Task item: Your answer should be the lines below from the one with "if (div_cnt == step_div) begin" to the one with "pos_next = pos - POS_ONE;", both included, given again exactly and with nothing added.

Data extracted from a collection:
--

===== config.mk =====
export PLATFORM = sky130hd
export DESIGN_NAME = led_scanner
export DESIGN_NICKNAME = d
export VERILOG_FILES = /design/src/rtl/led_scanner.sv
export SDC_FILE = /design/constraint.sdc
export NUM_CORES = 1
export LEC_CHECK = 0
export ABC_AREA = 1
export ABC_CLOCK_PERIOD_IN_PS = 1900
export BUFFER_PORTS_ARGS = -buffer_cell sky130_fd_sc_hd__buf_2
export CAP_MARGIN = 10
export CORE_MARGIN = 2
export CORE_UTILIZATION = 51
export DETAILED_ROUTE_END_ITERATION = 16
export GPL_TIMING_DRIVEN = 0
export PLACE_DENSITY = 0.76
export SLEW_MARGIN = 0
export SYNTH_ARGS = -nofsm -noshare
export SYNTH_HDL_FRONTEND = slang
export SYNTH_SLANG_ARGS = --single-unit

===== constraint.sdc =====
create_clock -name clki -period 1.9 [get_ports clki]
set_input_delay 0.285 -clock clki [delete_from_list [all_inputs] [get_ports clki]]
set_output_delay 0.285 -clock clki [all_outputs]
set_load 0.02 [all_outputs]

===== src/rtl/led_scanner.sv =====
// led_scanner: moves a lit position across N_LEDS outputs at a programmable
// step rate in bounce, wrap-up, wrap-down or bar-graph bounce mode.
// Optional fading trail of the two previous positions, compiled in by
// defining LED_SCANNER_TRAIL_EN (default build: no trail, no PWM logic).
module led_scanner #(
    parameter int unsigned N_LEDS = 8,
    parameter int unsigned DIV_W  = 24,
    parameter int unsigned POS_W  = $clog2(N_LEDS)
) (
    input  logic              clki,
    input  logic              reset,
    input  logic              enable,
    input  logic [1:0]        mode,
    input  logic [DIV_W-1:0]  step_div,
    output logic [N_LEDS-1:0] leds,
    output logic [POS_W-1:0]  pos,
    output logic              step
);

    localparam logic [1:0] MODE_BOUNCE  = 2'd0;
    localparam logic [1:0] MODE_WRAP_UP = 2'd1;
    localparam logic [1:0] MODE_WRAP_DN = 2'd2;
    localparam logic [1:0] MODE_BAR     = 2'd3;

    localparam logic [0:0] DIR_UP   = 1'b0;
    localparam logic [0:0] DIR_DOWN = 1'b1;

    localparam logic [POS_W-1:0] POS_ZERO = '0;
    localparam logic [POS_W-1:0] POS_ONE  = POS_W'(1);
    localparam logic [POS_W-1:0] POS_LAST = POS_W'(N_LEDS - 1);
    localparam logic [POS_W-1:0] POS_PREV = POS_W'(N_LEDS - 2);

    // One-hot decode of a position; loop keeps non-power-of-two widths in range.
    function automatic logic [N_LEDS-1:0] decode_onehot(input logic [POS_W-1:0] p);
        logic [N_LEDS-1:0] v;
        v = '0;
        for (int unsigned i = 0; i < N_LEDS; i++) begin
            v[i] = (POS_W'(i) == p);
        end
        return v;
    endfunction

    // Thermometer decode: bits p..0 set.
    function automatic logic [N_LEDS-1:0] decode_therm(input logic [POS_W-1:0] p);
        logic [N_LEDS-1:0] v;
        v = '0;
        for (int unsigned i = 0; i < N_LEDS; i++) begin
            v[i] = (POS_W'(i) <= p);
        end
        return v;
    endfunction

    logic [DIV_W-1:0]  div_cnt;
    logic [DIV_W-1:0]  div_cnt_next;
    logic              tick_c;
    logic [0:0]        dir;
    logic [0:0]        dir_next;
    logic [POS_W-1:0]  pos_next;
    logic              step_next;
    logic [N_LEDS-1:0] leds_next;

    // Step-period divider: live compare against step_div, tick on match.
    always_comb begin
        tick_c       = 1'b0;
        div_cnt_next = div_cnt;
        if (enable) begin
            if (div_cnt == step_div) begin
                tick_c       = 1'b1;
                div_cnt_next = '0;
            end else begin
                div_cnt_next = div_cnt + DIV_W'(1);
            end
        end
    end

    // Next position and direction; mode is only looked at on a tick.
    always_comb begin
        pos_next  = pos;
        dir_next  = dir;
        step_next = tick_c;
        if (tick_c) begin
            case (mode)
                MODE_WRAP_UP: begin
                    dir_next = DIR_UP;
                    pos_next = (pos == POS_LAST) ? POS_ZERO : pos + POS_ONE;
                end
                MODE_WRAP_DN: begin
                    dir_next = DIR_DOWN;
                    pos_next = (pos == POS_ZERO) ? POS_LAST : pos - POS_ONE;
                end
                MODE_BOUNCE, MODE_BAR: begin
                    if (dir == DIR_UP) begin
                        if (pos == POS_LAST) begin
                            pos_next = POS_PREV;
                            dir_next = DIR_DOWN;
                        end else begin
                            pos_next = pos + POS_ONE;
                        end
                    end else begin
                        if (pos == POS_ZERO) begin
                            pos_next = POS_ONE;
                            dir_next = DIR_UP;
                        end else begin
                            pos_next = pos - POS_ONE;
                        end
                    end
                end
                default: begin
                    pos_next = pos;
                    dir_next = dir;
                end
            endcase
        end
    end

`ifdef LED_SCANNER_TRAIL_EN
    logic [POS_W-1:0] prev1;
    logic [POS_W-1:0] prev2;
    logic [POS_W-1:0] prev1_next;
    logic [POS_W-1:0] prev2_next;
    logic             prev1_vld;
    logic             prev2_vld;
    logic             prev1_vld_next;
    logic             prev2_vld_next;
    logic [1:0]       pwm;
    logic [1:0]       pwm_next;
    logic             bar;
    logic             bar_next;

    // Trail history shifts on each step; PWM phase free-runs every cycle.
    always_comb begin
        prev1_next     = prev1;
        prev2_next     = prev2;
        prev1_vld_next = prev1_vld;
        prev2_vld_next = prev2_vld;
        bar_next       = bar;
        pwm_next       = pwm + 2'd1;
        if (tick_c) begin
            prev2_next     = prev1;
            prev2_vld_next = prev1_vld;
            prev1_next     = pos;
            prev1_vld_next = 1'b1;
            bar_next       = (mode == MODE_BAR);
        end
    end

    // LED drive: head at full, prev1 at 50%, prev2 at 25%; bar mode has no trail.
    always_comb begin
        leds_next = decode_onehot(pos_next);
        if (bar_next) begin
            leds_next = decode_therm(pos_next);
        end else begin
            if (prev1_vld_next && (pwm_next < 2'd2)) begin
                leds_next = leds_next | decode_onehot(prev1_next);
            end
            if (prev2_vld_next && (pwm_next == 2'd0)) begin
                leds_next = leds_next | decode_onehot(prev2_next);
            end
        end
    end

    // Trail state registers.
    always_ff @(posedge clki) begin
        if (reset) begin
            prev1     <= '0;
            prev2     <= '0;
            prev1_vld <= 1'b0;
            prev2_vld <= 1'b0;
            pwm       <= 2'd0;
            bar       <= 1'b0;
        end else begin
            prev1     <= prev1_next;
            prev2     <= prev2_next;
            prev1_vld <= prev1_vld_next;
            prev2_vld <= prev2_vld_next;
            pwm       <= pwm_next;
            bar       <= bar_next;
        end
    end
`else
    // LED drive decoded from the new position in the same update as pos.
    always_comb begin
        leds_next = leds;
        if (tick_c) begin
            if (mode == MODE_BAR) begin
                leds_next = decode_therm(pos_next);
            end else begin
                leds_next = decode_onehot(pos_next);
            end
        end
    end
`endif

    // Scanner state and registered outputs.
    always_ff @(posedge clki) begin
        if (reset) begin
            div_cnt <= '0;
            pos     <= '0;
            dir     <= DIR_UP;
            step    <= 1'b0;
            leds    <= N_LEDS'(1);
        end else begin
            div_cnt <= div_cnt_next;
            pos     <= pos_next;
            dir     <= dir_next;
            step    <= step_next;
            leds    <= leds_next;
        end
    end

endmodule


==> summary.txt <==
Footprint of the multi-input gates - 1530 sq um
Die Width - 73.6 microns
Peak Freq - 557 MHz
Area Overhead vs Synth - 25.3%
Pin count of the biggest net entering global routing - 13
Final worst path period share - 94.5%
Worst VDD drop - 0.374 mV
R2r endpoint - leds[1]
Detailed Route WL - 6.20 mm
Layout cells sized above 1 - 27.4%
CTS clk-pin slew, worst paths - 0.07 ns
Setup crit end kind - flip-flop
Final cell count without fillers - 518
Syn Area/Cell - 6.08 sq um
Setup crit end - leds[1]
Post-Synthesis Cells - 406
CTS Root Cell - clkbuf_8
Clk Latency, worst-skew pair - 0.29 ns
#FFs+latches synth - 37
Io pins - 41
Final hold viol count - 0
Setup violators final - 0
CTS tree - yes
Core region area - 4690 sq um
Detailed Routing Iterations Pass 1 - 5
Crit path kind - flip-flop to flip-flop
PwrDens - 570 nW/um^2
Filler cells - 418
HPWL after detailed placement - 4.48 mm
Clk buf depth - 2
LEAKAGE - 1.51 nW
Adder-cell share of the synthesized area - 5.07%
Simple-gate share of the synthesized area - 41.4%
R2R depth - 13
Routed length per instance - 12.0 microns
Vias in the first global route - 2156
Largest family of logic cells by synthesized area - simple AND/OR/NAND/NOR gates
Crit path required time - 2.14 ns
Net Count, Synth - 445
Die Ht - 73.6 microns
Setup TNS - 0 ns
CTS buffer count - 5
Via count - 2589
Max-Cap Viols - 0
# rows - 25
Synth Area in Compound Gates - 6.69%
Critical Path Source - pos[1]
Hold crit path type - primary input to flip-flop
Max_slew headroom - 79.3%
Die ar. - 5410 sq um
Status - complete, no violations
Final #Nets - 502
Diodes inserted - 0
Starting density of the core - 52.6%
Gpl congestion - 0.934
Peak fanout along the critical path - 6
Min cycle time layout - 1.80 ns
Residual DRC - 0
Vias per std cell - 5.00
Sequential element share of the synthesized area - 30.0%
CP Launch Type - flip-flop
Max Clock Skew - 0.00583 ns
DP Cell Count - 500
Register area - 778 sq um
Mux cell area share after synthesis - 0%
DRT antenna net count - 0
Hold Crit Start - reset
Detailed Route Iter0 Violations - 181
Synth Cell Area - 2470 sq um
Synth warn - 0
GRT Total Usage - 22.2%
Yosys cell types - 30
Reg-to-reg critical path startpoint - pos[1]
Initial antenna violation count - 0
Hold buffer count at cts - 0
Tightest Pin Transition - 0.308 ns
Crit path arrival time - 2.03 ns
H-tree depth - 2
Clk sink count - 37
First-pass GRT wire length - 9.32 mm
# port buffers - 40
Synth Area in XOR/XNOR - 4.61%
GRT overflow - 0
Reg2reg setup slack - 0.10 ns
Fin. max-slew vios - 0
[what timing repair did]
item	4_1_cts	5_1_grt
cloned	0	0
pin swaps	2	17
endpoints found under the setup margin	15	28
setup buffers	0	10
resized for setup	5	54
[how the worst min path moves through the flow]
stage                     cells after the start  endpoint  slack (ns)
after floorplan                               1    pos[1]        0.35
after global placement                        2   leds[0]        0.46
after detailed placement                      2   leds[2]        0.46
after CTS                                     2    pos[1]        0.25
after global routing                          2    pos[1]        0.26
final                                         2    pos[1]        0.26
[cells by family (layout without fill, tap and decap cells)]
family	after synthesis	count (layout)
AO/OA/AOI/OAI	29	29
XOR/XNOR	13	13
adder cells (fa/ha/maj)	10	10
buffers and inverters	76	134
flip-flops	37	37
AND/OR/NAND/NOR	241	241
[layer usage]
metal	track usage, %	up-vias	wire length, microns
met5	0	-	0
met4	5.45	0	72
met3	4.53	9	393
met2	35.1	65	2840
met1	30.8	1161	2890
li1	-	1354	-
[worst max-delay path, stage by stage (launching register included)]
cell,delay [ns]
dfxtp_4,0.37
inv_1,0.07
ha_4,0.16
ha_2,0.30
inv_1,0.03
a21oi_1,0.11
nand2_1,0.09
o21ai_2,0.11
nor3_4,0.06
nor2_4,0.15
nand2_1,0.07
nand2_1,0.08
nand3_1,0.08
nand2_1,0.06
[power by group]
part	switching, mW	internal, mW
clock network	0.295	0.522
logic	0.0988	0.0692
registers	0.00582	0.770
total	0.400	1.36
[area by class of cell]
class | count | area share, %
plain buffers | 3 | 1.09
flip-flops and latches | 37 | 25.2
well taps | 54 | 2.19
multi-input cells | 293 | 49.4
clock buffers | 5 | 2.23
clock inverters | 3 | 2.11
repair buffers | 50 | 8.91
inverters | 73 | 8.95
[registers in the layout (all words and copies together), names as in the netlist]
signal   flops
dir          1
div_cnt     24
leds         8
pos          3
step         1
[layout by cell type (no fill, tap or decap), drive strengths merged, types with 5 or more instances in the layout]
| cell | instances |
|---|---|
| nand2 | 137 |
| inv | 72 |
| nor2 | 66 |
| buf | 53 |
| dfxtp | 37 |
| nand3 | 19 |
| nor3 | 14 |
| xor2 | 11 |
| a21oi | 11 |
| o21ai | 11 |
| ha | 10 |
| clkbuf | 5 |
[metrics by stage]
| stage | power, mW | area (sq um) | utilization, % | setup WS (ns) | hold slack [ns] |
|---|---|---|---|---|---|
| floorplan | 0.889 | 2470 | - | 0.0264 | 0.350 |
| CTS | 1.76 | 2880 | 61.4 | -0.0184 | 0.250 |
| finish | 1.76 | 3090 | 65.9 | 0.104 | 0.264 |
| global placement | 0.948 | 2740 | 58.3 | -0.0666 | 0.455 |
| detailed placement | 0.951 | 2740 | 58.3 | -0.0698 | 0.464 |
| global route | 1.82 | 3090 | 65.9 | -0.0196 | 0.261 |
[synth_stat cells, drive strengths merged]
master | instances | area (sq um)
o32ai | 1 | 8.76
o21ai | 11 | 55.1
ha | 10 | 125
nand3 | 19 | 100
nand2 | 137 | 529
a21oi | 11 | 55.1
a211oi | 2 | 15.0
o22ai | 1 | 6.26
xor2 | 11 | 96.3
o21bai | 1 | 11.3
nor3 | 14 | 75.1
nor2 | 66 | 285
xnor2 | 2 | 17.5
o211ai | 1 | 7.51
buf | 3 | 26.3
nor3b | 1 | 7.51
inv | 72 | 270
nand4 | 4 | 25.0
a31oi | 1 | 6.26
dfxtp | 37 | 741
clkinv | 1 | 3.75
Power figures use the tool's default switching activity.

--

The completed task:
            if (div_cnt == step_div) begin
                tick_c       = 1'b1;
                div_cnt_next = '0;
            end else begin
                div_cnt_next = div_cnt + DIV_W'(1);
            end
        end
    end

    // Next position and direction; mode is only looked at on a tick.
    always_comb begin
        pos_next  = pos;
        dir_next  = dir;
        step_next = tick_c;
        if (tick_c) begin
            case (mode)
                MODE_WRAP_UP: begin
                    dir_next = DIR_UP;
                    pos_next = (pos == POS_LAST) ? POS_ZERO : pos + POS_ONE;
                end
                MODE_WRAP_DN: begin
                    dir_next = DIR_DOWN;
                    pos_next = (pos == POS_ZERO) ? POS_LAST : pos - POS_ONE;
                end
                MODE_BOUNCE, MODE_BAR: begin
                    if (dir == DIR_UP) begin
                        if (pos == POS_LAST) begin
                            pos_next = POS_PREV;
                            dir_next = DIR_DOWN;
                        end else begin
                            pos_next = pos + POS_ONE;
                        end
                    end else begin
                        if (pos == POS_ZERO) begin
                            pos_next = POS_ONE;
                            dir_next = DIR_UP;
                        end else begin
                            pos_next = pos - POS_ONE;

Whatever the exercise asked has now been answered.